Nested subspace learning with flags
Tom Szwagier, Xavier Pennec
TL;DR
The paper addresses the nestedness gap that arises when selecting subspace dimensions in Grassmannian-based learning. It introduces flag manifolds and the flag trick to lift fixed-dimension subspace problems into multilevel, nested formulations, yielding natural hierarchies of subspaces via the average of projection operators. The authors develop optimization on flag manifolds (steepest descent, with IRLS and Newton variants in the appendices) and demonstrate the approach on robust subspace recovery, trace ratio problems, and spectral clustering, showing improved consistency across levels and potential performance gains through ensemble-like aggregation.
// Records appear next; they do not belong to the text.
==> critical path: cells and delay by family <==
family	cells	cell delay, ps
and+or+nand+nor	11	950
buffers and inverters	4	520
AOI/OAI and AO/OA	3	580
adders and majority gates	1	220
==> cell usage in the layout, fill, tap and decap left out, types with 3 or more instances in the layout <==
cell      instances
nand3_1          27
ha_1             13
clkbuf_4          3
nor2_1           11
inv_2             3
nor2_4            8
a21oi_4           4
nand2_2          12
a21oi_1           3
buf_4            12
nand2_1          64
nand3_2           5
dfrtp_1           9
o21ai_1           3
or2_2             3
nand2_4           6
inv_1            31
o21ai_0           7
<file path="config.mk">
export PLATFORM = sky130hd
export DESIGN_NAME = spiral_wipe_cell_alpha
export DESIGN_NICKNAME = d
export VERILOG_FILES = /design/src/hdl/swca_pkg.sv /design/src/hdl/swca_ring.sv /design/src/hdl/swca_alpha.sv /design/src/hdl/spiral_wipe_cell_alpha.sv
export SDC_FILE = /design/constraint.sdc
export NUM_CORES = 2
export LEC_CHECK = 0
export BUFFER_PORTS_ARGS = -buffer_cell sky130_fd_sc_hd__clkbuf_2
export CAP_MARGIN = 10
export CORE_MARGIN = 2
export CORE_UTILIZATION = 60
export CTS_CLUSTER_SIZE = 24
export DETAILED_ROUTE_END_ITERATION = 16
export PLACE_DENSITY = 0.77
export SLEW_MARGIN = 10
export SYNTH_ARGS = -nofsm -noshare
export SYNTH_HDL_FRONTEND = slang
export SYNTH_HIERARCHICAL = 1
export SYNTH_SLANG_ARGS = --single-unit
</file>
<file path="constraint.sdc">
create_clock -name clk -period 13 [get_ports clk]
set_input_delay 2.6 -clock clk [delete_from_list [all_inputs] [get_ports clk]]
set_output_delay 2.6 -clock clk [all_outputs]
set_load 0.03 [all_outputs]
</file>
### src/vrpp_pkg.sv
// shared widths, register map, configuration bundle and helpers of the vertex projection core
`timescale 1ns / 1ps
`default_nettype none
package vrpp_pkg;

  localparam int COORD_W   = 24;
  localparam int COEF_W    = 18;
  localparam int PIX_W     = 16;
  localparam int ROW_W     = 3 * COEF_W;
  localparam int FOCAL_W   = 24;
  localparam int DEPTH_W   = 23;
  localparam int SCR_W     = 14;
  localparam int FRAC_W    = 16;
  localparam int FOCAL_FRAC = 8;
  localparam int HALF_SHIFT = FOCAL_FRAC - 1;

  localparam int PROD_W    = COEF_W + COORD_W;
  localparam int SUM_W     = PROD_W + 2;
  localparam int ROT_W     = SUM_W - FRAC_W;
  localparam int DEN_W     = ROT_W + 1;
  localparam int SCALED_W  = ROT_W + FOCAL_W + 1;
  localparam int CENTER_W  = SCR_W + 1 + DEN_W;
  localparam int NUM_W     = SCALED_W + 1;
  localparam int DIVU_W    = DEN_W - 1 + FOCAL_FRAC;
  localparam int QUO_W     = PIX_W + 1;
  localparam int CMP_W     = NUM_W + 1;

  localparam int DATA_W    = 64;
  localparam int ADDR_W    = 6;
  localparam int IDX_LSB   = 3;

  typedef enum logic [2:0] {
    REG_ROW_X  = 3'd0,
    REG_ROW_Y  = 3'd1,
    REG_ROW_Z  = 3'd2,
    REG_FOCAL  = 3'd3,
    REG_DEPTH  = 3'd4,
    REG_SCR_W  = 3'd5,
    REG_SCR_H  = 3'd6
  } reg_idx_e;

  localparam logic [ROW_W-1:0]   ROW_X_RST = ROW_W'(1) << FRAC_W;
  localparam logic [ROW_W-1:0]   ROW_Y_RST = ROW_W'(1) << (COEF_W + FRAC_W);
  localparam logic [ROW_W-1:0]   ROW_Z_RST = ROW_W'(1) << (2 * COEF_W + FRAC_W);
  localparam logic [FOCAL_W-1:0] FOCAL_RST = FOCAL_W'(102400);
  localparam logic [DEPTH_W-1:0] DEPTH_RST = DEPTH_W'(327680);
  localparam logic [SCR_W-1:0]   SCR_W_RST = SCR_W'(640);
  localparam logic [SCR_W-1:0]   SCR_H_RST = SCR_W'(480);

  typedef struct packed {
    logic [ROW_W-1:0]   row_x;
    logic [ROW_W-1:0]   row_y;
    logic [ROW_W-1:0]   row_z;
    logic [FOCAL_W-1:0] focal;
    logic [DEPTH_W-1:0] depth;
    logic [SCR_W-1:0]   scr_w;
    logic [SCR_W-1:0]   scr_h;
  } cfg_t;

  function automatic logic signed [COEF_W-1:0] coef_f(input logic [ROW_W-1:0] row,
                                                      input int unsigned k);
    return signed'(row[k*COEF_W +: COEF_W]);
  endfunction

endpackage
`default_nettype wire

### src/vrpp_cfg.sv
// apb register file holding the matrix rows and projection settings
`timescale 1ns / 1ps
`default_nettype none
module vrpp_cfg
  import vrpp_pkg::*;
(
  input  wire logic              clk_i,
  input  wire logic              rst_ni,
  input  wire logic              psel,
  input  wire logic              penable,
  input  wire logic              pwrite,
  input  wire logic [ADDR_W-1:0] paddr,
  input  wire logic [DATA_W-1:0] pwdata,
  output logic      [DATA_W-1:0] prdata,
  output logic                   pready,
  output cfg_t                   cfg_o
);

  cfg_t       cfg_q, cfg_d;
  logic [2:0] idx;
  logic       wr;

  assign idx    = paddr[ADDR_W-1:IDX_LSB];
  assign wr     = psel && penable && pwrite;
  assign pready = 1'b1;
  assign cfg_o  = cfg_q;

  always_comb begin
    cfg_d = cfg_q;
    if (wr) begin
      case (idx)
        REG_ROW_X: cfg_d.row_x = pwdata[ROW_W-1:0];
        REG_ROW_Y: cfg_d.row_y = pwdata[ROW_W-1:0];
        REG_ROW_Z: cfg_d.row_z = pwdata[ROW_W-1:0];
        REG_FOCAL: cfg_d.focal = pwdata[FOCAL_W-1:0];
        REG_DEPTH: cfg_d.depth = pwdata[DEPTH_W-1:0];
        REG_SCR_W: cfg_d.scr_w = pwdata[SCR_W-1:0];
        REG_SCR_H: cfg_d.scr_h = pwdata[SCR_W-1:0];
        default: ;
      endcase
    end
  end

  always_comb begin
    case (idx)
      REG_ROW_X: prdata = DATA_W'(cfg_q.row_x);
      REG_ROW_Y: prdata = DATA_W'(cfg_q.row_y);
      REG_ROW_Z: prdata = DATA_W'(cfg_q.row_z);
      REG_FOCAL: prdata = DATA_W'(cfg_q.focal);
      REG_DEPTH: prdata = DATA_W'(cfg_q.depth);
      REG_SCR_W: prdata = DATA_W'(cfg_q.scr_w);
      REG_SCR_H: prdata = DATA_W'(cfg_q.scr_h);
      default:   prdata = '0;
    endcase
  end

  always_ff @(posedge clk_i or negedge rst_ni) begin
    if (!rst_ni) begin
      cfg_q.row_x <= ROW_X_RST;
      cfg_q.row_y <= ROW_Y_RST;
      cfg_q.row_z <= ROW_Z_RST;
      cfg_q.focal <= FOCAL_RST;
      cfg_q.depth <= DEPTH_RST;
      cfg_q.scr_w <= SCR_W_RST;
      cfg_q.scr_h <= SCR_H_RST;
    end else begin
      cfg_q <= cfg_d;
    end
  end

endmodule
`default_nettype wire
This framework offers a unifying, extensible path to multilevel subspace learning with interpretable hierarchies and broad applicability to ML tasks beyond PCA.
Abstract
Many machine learning methods look for low-dimensional representations of the data. The underlying subspace can be estimated by first choosing a dimension $q$ and then optimizing a certain objective function over the space of $q$-dimensional subspaces (the Grassmannian). Trying different $q$ yields in general non-nested subspaces, which raises an important issue of consistency between the data representations. In this paper, we propose a simple and easily implementable principle to enforce nestedness in subspace learning methods. It consists in lifting Grassmannian optimization criteria to flag manifolds (the space of nested subspaces of increasing dimension) via nested projectors. We apply the flag trick to several classical machine learning methods and show that it successfully addresses the nestedness issue.